▸ Assigned task
Provide the number of lines in the records that hold the string "endpoints", without any other words.

▸ Exercise input

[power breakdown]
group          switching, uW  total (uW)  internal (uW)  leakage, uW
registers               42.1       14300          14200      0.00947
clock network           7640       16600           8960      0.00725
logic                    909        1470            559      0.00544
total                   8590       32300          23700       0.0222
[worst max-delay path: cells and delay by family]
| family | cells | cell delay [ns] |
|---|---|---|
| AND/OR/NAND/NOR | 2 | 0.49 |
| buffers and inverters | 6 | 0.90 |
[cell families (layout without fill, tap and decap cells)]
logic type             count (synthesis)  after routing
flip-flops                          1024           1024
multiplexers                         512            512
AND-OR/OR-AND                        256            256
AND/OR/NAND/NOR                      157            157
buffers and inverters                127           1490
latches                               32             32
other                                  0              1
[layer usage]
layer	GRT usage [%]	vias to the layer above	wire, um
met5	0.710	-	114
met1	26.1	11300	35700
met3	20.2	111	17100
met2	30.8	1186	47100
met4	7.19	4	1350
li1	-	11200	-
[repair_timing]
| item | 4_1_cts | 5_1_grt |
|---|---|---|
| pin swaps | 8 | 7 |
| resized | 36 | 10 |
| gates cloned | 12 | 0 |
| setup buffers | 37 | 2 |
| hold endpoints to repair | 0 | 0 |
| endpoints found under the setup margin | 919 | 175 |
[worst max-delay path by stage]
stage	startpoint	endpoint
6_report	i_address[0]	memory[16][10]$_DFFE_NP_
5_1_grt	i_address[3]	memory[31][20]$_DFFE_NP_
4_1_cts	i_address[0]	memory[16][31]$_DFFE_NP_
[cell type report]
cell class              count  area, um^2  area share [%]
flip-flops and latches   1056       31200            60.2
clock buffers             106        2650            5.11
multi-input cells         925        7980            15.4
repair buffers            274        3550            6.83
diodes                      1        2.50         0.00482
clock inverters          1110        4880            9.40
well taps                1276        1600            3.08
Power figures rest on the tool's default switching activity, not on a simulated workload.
==> ./design.v <==
module ID_EX_reg (i_clk,i_RegWrite, i_MemtoReg, i_MemWrite, i_MemRead,i_ALUSrc, i_ALUOp, 
					i_RegDst, i_PCplus4 ,i_ReadData1_in ,i_ReadData2_in,i_SignExtendResult_in,
					i_regAddresss_in ,o_PCplus4out ,o_ReadData1_out ,o_ReadData2_out ,i_SignExtendResult_out, 
					o_rsOut ,o_rtOut ,o_rdOut, o_RegWriteOut,o_MemtoRegOut,o_MemWriteOut, 
					o_MemReadOut,o_ALUSrcOut, o_ALUOpOut, o_RegDstOut);
input wire i_RegWrite, i_MemtoReg;
input wire i_MemWrite, i_MemRead; 
input wire i_ALUSrc, i_RegDst;
input wire [3:0] i_ALUOp;
input wire [31:0] i_PCplus4 ,i_ReadData1_in ,i_ReadData2_in ,i_SignExtendResult_in;
input wire [14:0] i_regAddresss_in;
input wire i_clk;
output reg o_RegWriteOut, o_MemtoRegOut;
output reg o_MemWriteOut, o_MemReadOut;
output reg o_ALUSrcOut, o_RegDstOut;
output reg [3:0] o_ALUOpOut;
output reg [31:0] o_PCplus4out ,o_ReadData1_out ,o_ReadData2_out ,i_SignExtendResult_out;
output reg [4:0] o_rsOut ,o_rtOut ,o_rdOut;
always @(posedge i_clk)
 begin
	o_PCplus4out <= i_PCplus4;
	o_ReadData1_out <= i_ReadData1_in;
	o_ReadData2_out <= i_ReadData2_in;
	i_SignExtendResult_out <= i_SignExtendResult_in;
	o_rsOut <= i_regAddresss_in[14:10];
	o_rtOut <= i_regAddresss_in[9:5];
	o_rdOut <= i_regAddresss_in[4:0];
	o_RegWriteOut <= i_RegWrite;
	o_MemtoRegOut <= i_MemtoReg;
	o_MemWriteOut <= i_MemWrite;
	o_MemReadOut <= i_MemRead;
	o_ALUSrcOut <= i_ALUSrc;
	o_ALUOpOut <= i_ALUOp;
	o_RegDstOut <= i_RegDst;
 end
endmodule
**config.mk**
```make
export PLATFORM = sky130hd
export DESIGN_NAME = adder
export DESIGN_NICKNAME = adder
export VERILOG_FILES = /design/flow/design.v
export SDC_FILE = /design/flow/constraint.sdc
export NUM_CORES = 4
export LEC_CHECK = 1
export CORE_AREA = 10 10 70 70
export DIE_AREA = 0 0 80 80
```
**constraint.sdc**
```tcl
current_design adder

set clk_period 4.6
set clk_io_pct 0.2

create_clock -name clk0 -period $clk_period

set non_clock_inputs [all_inputs -no_clocks]
set_input_delay [expr $clk_period * $clk_io_pct] -clock clk0 $non_clock_inputs
set_output_delay [expr $clk_period * $clk_io_pct] -clock clk0 [all_outputs]
```
**design.v**
```verilog
`timescale 1ns / 1ps
module adder(
    input [7:0] operand0,
    input [7:0] operand1,
    output [7:0] result
    );
    assign result = operand0+operand1;
endmodule
```
**run.sh**
```bash
#!/bin/bash
# OpenROAD 26Q1-2900-gdf79404cd8, Yosys 0.63+post, stock flow scripts
make -C /OpenROAD-flow-scripts/flow DESIGN_CONFIG=/design/flow/config.mk WORK_HOME=/design/flow/orfs finish
```
==> qor.yml <==
floorplanning:
  die.size.y_um: 80
  fp-utilization_pct: 9.71
  row_count: 21
  io-pin-count: 24
  design.core.area_um2: 3420
  chipArea_um2: 6400
  die_width_um: 80
final_timing:
  setup-violations-final: 0
  final.hold.worst_slack_ps: 2860
  period_minus_slack_ps: 3890
  slew_headroom_pct: 72.1
  fin_tns_setup_ps: 0
  hold_viol_final: 0
  fin_crit_sh_pct: 84.5
  grt_setup_unrepaired: "no"
  finalMaxSlewViolations: 0
  maxClockFrequency_ghz: 0.257
  worst_pin_slew_ps: 416
clock_tree:
  cts_hold_buffers: 0
  cts-resized-gates: 0
  postCtsSetupRepairBufs: 0
logic_synthesis:
  yosys.area.top_type_share_pct: 26.4
  yosys.area.top_type: "sky130_fd_sc_hd__ha_1"
  synth_cell_types: 23
  ys_seq_share_pct: 0
  syn-instance-count: 42
  syn-mean-instance-area_um2: 7.89
  synth.yosys.warnings: 0
  synth-area-yosys_um2: 332
  synth_stat.cells: 42
  mappedNetlistArea_um2: 332
  netlist_top_cells_area: "sky130_fd_sc_hd__ha_1 (26%), sky130_fd_sc_hd__a21oi_1 (7.5%), sky130_fd_sc_hd__o211ai_1 (6.8%)"
drt:
  route.detailed.drc: 0
  vias_per_cell: 3.49
  final_antenna_net_count: 0
  drt_pre_antenna_iters: 4
  drt_iter0_drc: 28
  totalWireLength_um: 1130
  insertedDiodeCount: 0
  dr_total_vias: 391
  post_drt_wl_per_cell_um: 10.1
grt:
  use_met2_pct: 4.98
  grt.busiest_layer: "met2"
  met1_usage_pct: 4.43
  pin_count_of_the_biggest_net_entering_global_routing: 7
  globalRouteOverflowTotal: 0
  vias_in_the_first_global_route: 393
  initial_antenna_violation_count: 0
  grtUsageMet3_pct: 2.05
  wire_length_of_the_first_global_routing_pass_um: 1830
  global_route.usage.total_pct: 3.40
power:
  leakagePower_uw: 0.000242
  report.power.total_uw: 77.9
  irDropWorstVdd_mv: 0.0362
  p_per_area_nw_per_um2: 124
run:
  log.warning_count: 32
  drv.max_cap_violation_count: 0
placed_design:
  dp_cells: 112
  port_buffers: 24
  detailedPlacementHpwl_um: 1030
  gpl_congestion: 0.719
setup_path:
  timing.critical_path.from_type: "primary input"
  setup.worst_path.end_class: "primary output"
  top_fanout_value_on_the_critical_path: 3
  crit_type: "in2out"
  worst_ep_arrival_time_ps: 2970
  cp.required_ps: 3680
final_layout:
  post_layout_nonfiller_instances: 112
  final_core_density_pct: 18.4
  layout_top_cell_excl_fill_tap: "sky130_fd_sc_hd__clkdlybuf4s50_1"
  most-common-layout-cells: "sky130_fd_sc_hd__clkdlybuf4s50_1 (24), sky130_fd_sc_hd__ha_1 (7), sky130_fd_sc_hd__inv_1 (5), sky130_fd_sc_hd__a21oi_1 (5), sky130_fd_sc_hd__o211ai_1 (3)"
  clock_buffer_count: 0
  layout.sequential_cells: 0
  area_growth_syn_to_layout_pct: 89.8
  drive_above_1_share_pct: 1.52
  seq_area_um2: 0
worst_hold_path:
  hp-class: "in2out"
  min_path_cells: 3
outcome:
  outcome: "finished, final reports clean"
critical path, stage by stage:
cell and delay [ps]:
sky130_fd_sc_hd__clkdlybuf4s50_1 460, sky130_fd_sc_hd__ha_1 190, sky130_fd_sc_hd__inv_1 60, sky130_fd_sc_hd__fa_1 430
sky130_fd_sc_hd__nor2b_4 140, sky130_fd_sc_hd__o311ai_0 120, sky130_fd_sc_hd__o311ai_1 120, sky130_fd_sc_hd__clkdlybuf4s50_1 520
metal layers:
metal | vias to the layer above | share of wire, % | wire, um
li1 | 211 | - | -
met2 | 20 | 40 | 453
met5 | - | 0 | 0
met1 | 160 | 42 | 476
met4 | 0 | 0 | 0
met3 | 0 | 17 | 196
cell type report:
| cell class | instances | area [um^2] |
|---|---|---|
| Fill cell | 394 | 2790 |
| Timing Repair Buffer | 24 | 240 |
| Multi-Input combinational cell | 37 | 313 |
| Tap cell | 46 | 57.6 |
| Inverter | 5 | 18.8 |
Yosys cell counts (2+ instances only):
| cell | number |
|---|---|
| sky130_fd_sc_hd__inv_1 | 5 |
| sky130_fd_sc_hd__xnor2_1 | 2 |
| sky130_fd_sc_hd__o211ai_1 | 3 |
| sky130_fd_sc_hd__o21ai_0 | 2 |
| sky130_fd_sc_hd__a21oi_1 | 5 |
| sky130_fd_sc_hd__xor2_1 | 2 |
| sky130_fd_sc_hd__ha_1 | 7 |
through the flow:
step	area, um^2	setup slack (ps)
floorplan	332	1780
detailed placement	629	671
finish	629	712
global route	629	614
CTS	629	674
global placement	629	702
path summary, 6_finish.rpt:
| path | start | to | slack (ps) |
|---|---|---|---|
| max | operand0[0] | result[6] | 710 |
| min | operand1[0] | result[0] | 2860 |
power by group:
| group | switching, uW | total (uW) | internal [uW] |
|---|---|---|---|
| sequential | 0 | 0 | 0 |
| combinational | 27.2 | 77.9 | 50.7 |
| clock | 0 | 0 | 0 |
| total | 27.2 | 77.9 | 50.7 |
cells by family (layout without fill, tap and decap cells):
logic type / count (synthesis) / after routing / share of synthesized area, %
AND/OR/NAND/NOR: 7 / 7 / 14.0
AND-OR/OR-AND: 18 / 18 / 37.4
adder cells (fa/ha/maj): 8 / 8 / 32.5
buffers and inverters: 5 / 29 / 5.66
XOR/XNOR: 4 / 4 / 10.6
No activity file was given, so power comes from the tool's default toggle rates.
File: design/flow/run.sh
#!/bin/bash
# OpenROAD 26Q1-2900-gdf79404cd8, Yosys 0.63+post, stock flow scripts
make -C /OpenROAD-flow-scripts/flow DESIGN_CONFIG=/design/flow/config.mk WORK_HOME=/design/flow/orfs finish
File: design/flow/config.mk
export PLATFORM = sky130hd
export DESIGN_NAME = counter
export DESIGN_NICKNAME = counter
export VERILOG_FILES = /design/flow/design.v
export SDC_FILE = /design/flow/constraint.sdc
export NUM_CORES = 4
export LEC_CHECK = 1
export CORE_UTILIZATION = 50
File: design/flow/constraint.sdc
current_design counter

set clk_period 10.1
set clk_io_pct 0.2

create_clock -name clk0 -period $clk_period [get_ports {clk}]

set non_clock_inputs [all_inputs -no_clocks]
set_input_delay [expr $clk_period * $clk_io_pct] -clock clk0 $non_clock_inputs
set_output_delay [expr $clk_period * $clk_io_pct] -clock clk0 [all_outputs]
File: design/flow/design.v
`timescale 1ns / 1ps
module counter(
    input clk,
    input [31:0] interval,
    input [7:0] state,
    output reg [31:0] counter
	);
reg [31:0] temp;
	always@(posedge clk)
	begin
	if (state ==8'd0)
	begin
	counter<=32'd0;
	temp<=32'd0;
	end
	if(state ==8'd1)
	begin
	  temp = temp+1;
	  if(interval<= temp)
	    begin 
	      temp<=32'd0;
	      counter = counter + 1;
	    end
	  end
    end
endmodule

▸ Exercise answer
2